__What you should do__
Find the line in the entries below that contains "run 2: path". Repeat it exactly, and every line after it through the line that contains "max in group".

[Items from a dataset]
........
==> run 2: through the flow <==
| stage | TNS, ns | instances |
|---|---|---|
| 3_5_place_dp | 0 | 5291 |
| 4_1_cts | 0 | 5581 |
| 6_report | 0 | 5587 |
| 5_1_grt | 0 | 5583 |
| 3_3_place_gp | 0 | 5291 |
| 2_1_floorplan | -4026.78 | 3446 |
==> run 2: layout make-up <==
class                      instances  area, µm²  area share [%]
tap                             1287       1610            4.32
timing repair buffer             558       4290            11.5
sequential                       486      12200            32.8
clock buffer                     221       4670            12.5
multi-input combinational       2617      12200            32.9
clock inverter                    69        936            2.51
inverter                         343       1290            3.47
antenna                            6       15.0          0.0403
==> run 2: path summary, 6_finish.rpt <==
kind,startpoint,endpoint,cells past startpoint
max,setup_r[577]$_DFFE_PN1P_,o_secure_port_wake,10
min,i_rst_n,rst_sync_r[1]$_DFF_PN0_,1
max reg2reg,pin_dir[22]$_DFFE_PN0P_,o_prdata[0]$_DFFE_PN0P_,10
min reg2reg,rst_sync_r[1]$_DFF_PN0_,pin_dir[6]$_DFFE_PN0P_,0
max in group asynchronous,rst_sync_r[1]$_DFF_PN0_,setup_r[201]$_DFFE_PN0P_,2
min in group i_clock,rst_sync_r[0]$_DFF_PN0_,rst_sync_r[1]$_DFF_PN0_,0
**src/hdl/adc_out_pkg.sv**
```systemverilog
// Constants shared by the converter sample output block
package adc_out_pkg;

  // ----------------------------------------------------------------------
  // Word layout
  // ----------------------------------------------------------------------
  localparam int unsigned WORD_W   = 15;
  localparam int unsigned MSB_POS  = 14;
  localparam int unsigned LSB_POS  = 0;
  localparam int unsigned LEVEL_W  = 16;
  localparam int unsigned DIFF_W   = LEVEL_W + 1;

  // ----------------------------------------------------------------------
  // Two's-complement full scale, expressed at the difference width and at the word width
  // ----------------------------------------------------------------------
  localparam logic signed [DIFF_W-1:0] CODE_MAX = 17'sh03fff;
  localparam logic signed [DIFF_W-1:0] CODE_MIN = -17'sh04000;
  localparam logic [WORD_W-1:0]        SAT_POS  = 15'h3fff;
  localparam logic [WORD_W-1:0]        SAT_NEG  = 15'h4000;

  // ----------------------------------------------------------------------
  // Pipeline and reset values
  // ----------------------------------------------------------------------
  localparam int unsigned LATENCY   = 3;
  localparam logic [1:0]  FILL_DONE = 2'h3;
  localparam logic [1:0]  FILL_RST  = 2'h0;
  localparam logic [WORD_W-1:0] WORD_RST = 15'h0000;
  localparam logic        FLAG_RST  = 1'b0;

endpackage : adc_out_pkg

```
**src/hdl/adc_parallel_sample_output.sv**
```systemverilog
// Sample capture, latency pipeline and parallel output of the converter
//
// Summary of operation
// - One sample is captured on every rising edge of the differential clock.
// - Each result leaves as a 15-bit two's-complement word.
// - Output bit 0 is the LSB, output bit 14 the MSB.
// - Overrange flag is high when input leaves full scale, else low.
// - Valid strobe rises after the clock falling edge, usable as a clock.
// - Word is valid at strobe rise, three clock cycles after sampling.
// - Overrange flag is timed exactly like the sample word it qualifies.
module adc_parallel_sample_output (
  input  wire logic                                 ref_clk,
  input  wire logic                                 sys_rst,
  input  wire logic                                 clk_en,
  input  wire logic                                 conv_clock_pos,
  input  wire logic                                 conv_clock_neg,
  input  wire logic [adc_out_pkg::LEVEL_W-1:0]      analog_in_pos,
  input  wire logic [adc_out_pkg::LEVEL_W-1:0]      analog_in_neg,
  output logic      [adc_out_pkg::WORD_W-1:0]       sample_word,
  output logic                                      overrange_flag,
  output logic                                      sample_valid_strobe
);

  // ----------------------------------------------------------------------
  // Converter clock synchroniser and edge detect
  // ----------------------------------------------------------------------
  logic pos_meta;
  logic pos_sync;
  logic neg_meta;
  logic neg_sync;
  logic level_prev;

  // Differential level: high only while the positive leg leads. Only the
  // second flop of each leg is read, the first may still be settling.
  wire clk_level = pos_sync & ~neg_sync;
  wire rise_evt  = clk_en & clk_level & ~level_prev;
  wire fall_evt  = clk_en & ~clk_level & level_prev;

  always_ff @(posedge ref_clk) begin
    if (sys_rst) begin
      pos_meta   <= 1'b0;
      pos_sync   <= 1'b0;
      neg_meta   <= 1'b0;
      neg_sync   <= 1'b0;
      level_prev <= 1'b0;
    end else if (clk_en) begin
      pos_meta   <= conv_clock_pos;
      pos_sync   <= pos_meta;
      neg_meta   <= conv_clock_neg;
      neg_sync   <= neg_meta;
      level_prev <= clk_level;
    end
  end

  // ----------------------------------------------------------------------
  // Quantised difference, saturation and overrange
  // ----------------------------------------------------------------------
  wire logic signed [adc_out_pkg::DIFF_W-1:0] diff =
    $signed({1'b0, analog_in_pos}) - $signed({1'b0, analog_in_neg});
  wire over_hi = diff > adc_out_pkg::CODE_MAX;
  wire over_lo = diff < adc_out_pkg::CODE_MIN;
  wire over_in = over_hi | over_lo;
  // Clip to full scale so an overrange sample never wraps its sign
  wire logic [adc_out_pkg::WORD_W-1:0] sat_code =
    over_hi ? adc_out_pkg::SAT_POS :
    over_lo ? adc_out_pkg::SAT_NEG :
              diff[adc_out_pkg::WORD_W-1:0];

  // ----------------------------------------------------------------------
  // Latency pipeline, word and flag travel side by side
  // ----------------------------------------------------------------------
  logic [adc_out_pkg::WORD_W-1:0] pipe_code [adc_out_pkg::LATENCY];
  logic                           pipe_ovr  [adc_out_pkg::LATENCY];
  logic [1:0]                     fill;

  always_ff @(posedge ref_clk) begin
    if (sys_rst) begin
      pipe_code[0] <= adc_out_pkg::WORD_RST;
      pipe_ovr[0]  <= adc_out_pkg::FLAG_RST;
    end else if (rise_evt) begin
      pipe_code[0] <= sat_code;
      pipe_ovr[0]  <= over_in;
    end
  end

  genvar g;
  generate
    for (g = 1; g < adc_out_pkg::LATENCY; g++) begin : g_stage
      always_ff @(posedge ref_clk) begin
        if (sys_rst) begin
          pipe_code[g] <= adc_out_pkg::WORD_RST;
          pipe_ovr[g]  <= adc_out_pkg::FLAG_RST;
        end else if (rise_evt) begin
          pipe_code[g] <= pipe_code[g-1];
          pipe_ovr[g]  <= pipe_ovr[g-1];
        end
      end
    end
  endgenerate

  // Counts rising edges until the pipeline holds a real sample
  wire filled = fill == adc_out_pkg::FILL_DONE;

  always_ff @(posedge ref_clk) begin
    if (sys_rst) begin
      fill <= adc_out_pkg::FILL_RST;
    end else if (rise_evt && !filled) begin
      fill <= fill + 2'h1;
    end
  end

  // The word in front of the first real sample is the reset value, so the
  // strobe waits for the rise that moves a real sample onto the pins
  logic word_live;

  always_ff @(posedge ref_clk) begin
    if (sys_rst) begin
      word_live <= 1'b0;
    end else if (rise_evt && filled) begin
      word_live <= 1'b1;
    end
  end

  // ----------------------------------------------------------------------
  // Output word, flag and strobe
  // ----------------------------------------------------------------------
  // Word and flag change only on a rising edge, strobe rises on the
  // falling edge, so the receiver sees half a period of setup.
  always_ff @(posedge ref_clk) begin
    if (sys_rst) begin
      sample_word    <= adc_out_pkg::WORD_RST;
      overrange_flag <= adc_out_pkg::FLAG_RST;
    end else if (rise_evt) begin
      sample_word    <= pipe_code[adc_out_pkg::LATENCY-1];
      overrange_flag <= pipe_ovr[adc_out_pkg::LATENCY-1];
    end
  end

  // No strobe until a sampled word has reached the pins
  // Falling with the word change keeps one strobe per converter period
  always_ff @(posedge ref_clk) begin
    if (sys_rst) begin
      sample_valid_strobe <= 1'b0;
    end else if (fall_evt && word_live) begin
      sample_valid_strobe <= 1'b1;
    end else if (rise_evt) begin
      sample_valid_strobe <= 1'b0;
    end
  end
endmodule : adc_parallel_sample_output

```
........
__Written response__
==> run 2: path summary, 6_finish.rpt <==
kind,startpoint,endpoint,cells past startpoint
max,setup_r[577]$_DFFE_PN1P_,o_secure_port_wake,10
min,i_rst_n,rst_sync_r[1]$_DFF_PN0_,1
max reg2reg,pin_dir[22]$_DFFE_PN0P_,o_prdata[0]$_DFFE_PN0P_,10
min reg2reg,rst_sync_r[1]$_DFF_PN0_,pin_dir[6]$_DFFE_PN0P_,0
max in group asynchronous,rst_sync_r[1]$_DFF_PN0_,setup_r[201]$_DFFE_PN0P_,2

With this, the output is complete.